Nsiba are made of small antelope horns and wood. The horns were chosen as a material of predilection for their naturally existing cavity that facilitated their transformation into a whistle. While antelope horns whistles can be found across Africa, the miniature sculptures associated to the Nsiba are generally considered unique to the Lower Congo region. They are associated to the Babwende, Basundi, Bakongo and Woyo tribes.

The small ornamental sculpture could vary in height but would most often measure 10 to 20 centimetres (4 to 8 inches). Although few examples of Nsiba are being held in museums, the known objects suggest that the sculpture is a removable piece, often attached to the whistle itself via a string passing through a hole made at its pointed end.

The mounting sculptures take a variety of forms. Sometimes anthropomorphic, they can be both male or female, representing groups of people, family scenes, coitus or even masks. In other cases, the sculpture can take a zoomorphic form. A wide variety of animals have been represented: antelopes, monkeys, dogs, goats, birds, and more. Whistles could also be adorned with non-figurative sculpting.

The name Nsiba is thought to be derived from the contraction of the word ‘nsia’, used to refer to the species of antelope the horn was taken from (Sylvicapra grimmia), with the verb ‘siba’ (‘to invoke’, ‘to call on a nkisi’).

== Spiritual Practice ==
The ownership and use of Nsiba was reserved to males initiated to the nkisi cult – ritual specialists, baganga (sing, nganga), or certain chiefs. The whistles would be stored as part of the nganga’s medicine bundle, or hung on its associated nkisi figure.
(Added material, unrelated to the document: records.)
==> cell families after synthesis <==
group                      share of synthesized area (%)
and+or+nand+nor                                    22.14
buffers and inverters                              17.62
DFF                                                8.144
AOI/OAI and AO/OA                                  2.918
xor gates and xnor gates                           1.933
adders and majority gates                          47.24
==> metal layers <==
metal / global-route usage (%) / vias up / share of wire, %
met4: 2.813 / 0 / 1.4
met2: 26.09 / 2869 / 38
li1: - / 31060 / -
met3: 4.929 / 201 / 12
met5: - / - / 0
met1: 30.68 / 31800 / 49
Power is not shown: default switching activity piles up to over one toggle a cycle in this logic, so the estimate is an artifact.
File: config.mk
export PLATFORM = sky130hd
export DESIGN_NAME = stream_pattern_replace
export DESIGN_NICKNAME = d
export VERILOG_FILES = /design/src/hw/rtl/spr_pkg.sv /design/src/hw/rtl/spr_regs.sv /design/src/hw/rtl/spr_cell.sv /design/src/hw/rtl/stream_pattern_replace.sv
export SDC_FILE = /design/constraint.sdc
export NUM_CORES = 1
export LEC_CHECK = 0
export BUFFER_PORTS_ARGS = -buffer_cell sky130_fd_sc_hd__buf_2
export CAP_MARGIN = 15
export CORE_MARGIN = 5
export CORE_UTILIZATION = 60
export DETAILED_ROUTE_END_ITERATION = 6
export PLACE_DENSITY = 0.89
export SLEW_MARGIN = 10
export SYNTH_ARGS = -nofsm -noshare
export SYNTH_HDL_FRONTEND = slang
export SYNTH_SLANG_ARGS = --single-unit
export TNS_END_PERCENT = 1
File: constraint.sdc
create_clock -name clk -period 4.67 [get_ports clk]
set_clock_uncertainty 0.15 [all_clocks]
set_input_delay 0.934 -clock clk [delete_from_list [all_inputs] [get_ports clk]]
set_output_delay 0.934 -clock clk [all_outputs]
set_load 0.02 [all_outputs]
Their main purpose was to call upon minkisi (sing. nkisi), the ancestral power figures operating the supernatural realm, during public performances. Those would then offer their help to resolve crises or find a solution to disputes. Music was an integral part of rituals, with the multi-layered sounds from voice, drums, gongs, bells, and whistles supporting the invocation of spirits.

The uses of the whistles could be varied, and might have depended on the nkisi associated with the figure represented on the whistle. Some sources mention uses in rain making ceremonies, in conflict resolution, and in ceremonies to cure the sick. A 19th century eyewitness testimony recounts the use of a Nsiba whistle as a tool used by a healer to remove bullets from a wounded man. Empowered by the nkisi invoked through the whistle, the nganga was able to use the whistle to suck the bullets out of the injured.

=== Link to hunting ===
Whistles have historically been used as a communication tool for hunters to communicate during group hunts. Beyond this purpose, Nsiba were believed to bewitch the game, their sound encouraging the hunted animals to move towards the hunters rather than running away from them.

Although it is likely that the Nsiba were used in hunting, some sources suggest that only the more simple and non-ornamented version of the whistle would have been used for this purpose. Nevertheless, the use of whistles in spiritual practices illustrated the strong connection between hunting and the nkisi cult.

The metaphorical connection with hunting was expressed in the spirits' role in assisting with the ‘hunting down’ of wrongdoings, conflicts, and beings that purposefully inflict harm upon others. Additionally, the nkisi cult was based around communication between the world of the living and that of the dead. One of the representations of the world of the dead in the physical world was forests, a place in which hunts would occur and hunting whistles would then commonly be used.